The Supreme Court has held that the existence of an enterprise "is proved by evidence of an ongoing organization, formal or informal, and by evidence that the various associates function as a continuing unit." United States v. Turkette, 452 U.S. 576, 583, 101 S.Ct. 2524, 69 L.Ed.2d 246 ( 1981). We have held that Turkette left intact this Circuit's holding in United States v. Elliott, 571 F.2d 880 (5th Cir.1978), 5 that the definitive factor in determining the existence of a RICO enterprise is the existence of an association of individual entities, however loose or informal, that furnishes a vehicle for the commission of two or more predicate crimes, that is, the pattern of racketeering activity requisite to the RICO violation. Id. at 898. See also United States v. Hewes, 729 F.2d 1302, 1311 (11th Cir.1984) ( "a RICO enterprise exists where a group of persons associates, formally or informally, with the purpose of conducting illegal activity"); United States v. Cagnina, 697 F.2d 915, 920-21 (11th Cir.1983) (upholding Cagnina's RICO conviction for his participation in an "informal criminal network engaged in racketeering activity").

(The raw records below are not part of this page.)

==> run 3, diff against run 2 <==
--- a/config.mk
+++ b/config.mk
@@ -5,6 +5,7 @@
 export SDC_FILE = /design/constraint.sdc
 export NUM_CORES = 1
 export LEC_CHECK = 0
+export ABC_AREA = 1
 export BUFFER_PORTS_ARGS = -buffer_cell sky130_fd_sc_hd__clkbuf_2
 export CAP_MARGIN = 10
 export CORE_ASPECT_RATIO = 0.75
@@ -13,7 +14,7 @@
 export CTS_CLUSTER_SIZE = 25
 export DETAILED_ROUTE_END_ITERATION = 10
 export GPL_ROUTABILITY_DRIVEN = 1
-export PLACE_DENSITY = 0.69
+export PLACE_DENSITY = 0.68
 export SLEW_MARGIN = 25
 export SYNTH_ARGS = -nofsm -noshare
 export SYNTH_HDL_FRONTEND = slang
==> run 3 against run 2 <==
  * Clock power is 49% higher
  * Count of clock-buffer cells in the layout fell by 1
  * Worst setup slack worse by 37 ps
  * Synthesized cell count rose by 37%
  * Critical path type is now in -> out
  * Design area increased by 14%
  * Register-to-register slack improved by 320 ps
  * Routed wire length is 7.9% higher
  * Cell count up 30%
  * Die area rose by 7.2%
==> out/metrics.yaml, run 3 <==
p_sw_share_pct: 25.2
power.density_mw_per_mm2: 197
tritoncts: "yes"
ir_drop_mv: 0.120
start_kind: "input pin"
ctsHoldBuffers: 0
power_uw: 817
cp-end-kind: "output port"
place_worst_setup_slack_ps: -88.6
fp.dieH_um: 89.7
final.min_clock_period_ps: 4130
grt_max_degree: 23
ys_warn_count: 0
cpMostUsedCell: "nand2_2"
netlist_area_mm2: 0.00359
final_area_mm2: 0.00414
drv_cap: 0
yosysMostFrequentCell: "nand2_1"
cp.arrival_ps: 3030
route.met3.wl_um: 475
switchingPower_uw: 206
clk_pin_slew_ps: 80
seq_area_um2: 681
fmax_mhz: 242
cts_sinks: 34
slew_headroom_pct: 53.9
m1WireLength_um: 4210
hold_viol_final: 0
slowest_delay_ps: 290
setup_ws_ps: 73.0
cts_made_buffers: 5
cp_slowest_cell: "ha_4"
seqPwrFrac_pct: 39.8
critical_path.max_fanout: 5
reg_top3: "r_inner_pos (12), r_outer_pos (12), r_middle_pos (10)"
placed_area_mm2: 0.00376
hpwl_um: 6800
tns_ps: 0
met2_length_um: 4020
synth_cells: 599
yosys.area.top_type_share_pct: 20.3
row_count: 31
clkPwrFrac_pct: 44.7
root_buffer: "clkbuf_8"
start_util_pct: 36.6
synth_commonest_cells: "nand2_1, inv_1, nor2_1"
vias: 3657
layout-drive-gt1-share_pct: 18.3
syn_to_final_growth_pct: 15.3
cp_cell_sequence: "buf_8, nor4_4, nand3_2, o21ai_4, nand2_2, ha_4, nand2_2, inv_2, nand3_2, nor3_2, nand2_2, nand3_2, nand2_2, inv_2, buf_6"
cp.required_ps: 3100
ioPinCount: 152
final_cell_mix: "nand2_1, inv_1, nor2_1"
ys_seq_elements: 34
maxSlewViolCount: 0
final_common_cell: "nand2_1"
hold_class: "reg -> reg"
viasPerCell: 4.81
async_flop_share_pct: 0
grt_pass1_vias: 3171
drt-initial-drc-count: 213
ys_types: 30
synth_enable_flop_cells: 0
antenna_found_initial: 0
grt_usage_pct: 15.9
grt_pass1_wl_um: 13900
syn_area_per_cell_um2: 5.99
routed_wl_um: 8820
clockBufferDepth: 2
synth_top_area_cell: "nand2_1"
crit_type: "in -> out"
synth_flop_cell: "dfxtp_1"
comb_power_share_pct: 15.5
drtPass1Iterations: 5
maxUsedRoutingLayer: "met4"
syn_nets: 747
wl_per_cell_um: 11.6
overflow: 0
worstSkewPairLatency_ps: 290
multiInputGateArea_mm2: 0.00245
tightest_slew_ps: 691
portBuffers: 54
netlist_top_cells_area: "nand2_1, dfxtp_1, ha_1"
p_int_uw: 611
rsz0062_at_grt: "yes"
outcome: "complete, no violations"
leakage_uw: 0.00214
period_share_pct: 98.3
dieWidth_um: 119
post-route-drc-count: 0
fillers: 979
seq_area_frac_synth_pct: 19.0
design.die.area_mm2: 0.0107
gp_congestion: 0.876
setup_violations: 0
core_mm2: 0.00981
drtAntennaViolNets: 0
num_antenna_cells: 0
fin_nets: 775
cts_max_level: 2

In this case the Goldin Corporations argue that because each corporation is named as a defendant and is also included in the named enterprise, their convictions under 1962(c) must be vacated. We bifurcated the issues in this appeal so that the en banc court could consider the continued viability of United States v. Hartley, 678 F.2d 961, 988 (11th Cir.1982), which held that the same person or entity could be named as both the RICO person and the RICO enterprise under § 1962(c). Hartley has now been overruled by the en banc court. United States v. Goldin Industries, Inc., 219 F.3d 1268 (11th Cir.2000) (en banc ). Thus, to the extent that a defendant is both the "person" and the "enterprise," a conviction of that defendant under § 1962(c) now cannot stand.

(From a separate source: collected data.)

## config.mk

```make
export PLATFORM = sky130hd
export DESIGN_NAME = imt_cell
export DESIGN_NICKNAME = d
export VERILOG_FILES = /design/src/imt_pkg.sv /design/src/imt_cell.sv
export SDC_FILE = /design/constraint.sdc
export NUM_CORES = 1
export LEC_CHECK = 0
export BUFFER_PORTS_ARGS = -buffer_cell sky130_fd_sc_hd__buf_2
export CAP_MARGIN = 0
export CELL_PAD_IN_SITES_DETAIL_PLACEMENT = 0
export CELL_PAD_IN_SITES_GLOBAL_PLACEMENT = 1
export CORE_MARGIN = 5
export CORE_UTILIZATION = 38
export CTS_CLUSTER_DIAMETER = 150
export DETAILED_ROUTE_END_ITERATION = 8
export GPL_TIMING_DRIVEN = 0
export PLACE_DENSITY = 0.84
export SYNTH_ARGS = -nofsm -noshare
export SYNTH_HDL_FRONTEND = slang
export SYNTH_SLANG_ARGS = --single-unit
```

## constraint.sdc

```tcl
create_clock -name clk -period 3.2 [get_ports clk]
set_input_delay 0.64 -clock clk [delete_from_list [all_inputs] [get_ports clk]]
set_output_delay 0.64 -clock clk [all_outputs]
set_load 0.02 [all_outputs]
```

The government argues, however, that in this case each corporate defendant is a person within the meaning of the statute and that the enterprise as it relates to each corporate defendant is not the same corporation, but rather the association of all the corporations along with the individual defendants. 6 The government contends that this group constitutes an entity distinct from each individual corporate defendant and is the enterprise within the meaning of § 1962(c).

Initially, we recognize that a defendant can clearly be a person under the statute and also be part of the enterprise. The prohibition against the unity of person and enterprise applies only when the singular person or entity is defined as both the person and the only entity comprising the enterprise. See Goldin Industries, Inc., 219 F.3d 1268; Yellow Bus Lines, Inc. v. Drivers, Chauffeurs & Helpers Local Union, 639, 883 F.2d 132 (D.C.Cir.1989), rev'd in part on other grounds, 913 F.2d 948 (D.C.Cir.1990) (en banc ); Puckett v. Tenn. Eastman Co., 889 F.2d 1481 (6th Cir.1989); Garbade v. Great Divide Mining and Milling Corp., 831 F.2d 212 (10th Cir.1987); Bishop v. Corbitt Marine Ways, Inc., 802 F.2d 122 (5th Cir.1986); Schofield v. First Commodity Corp., ...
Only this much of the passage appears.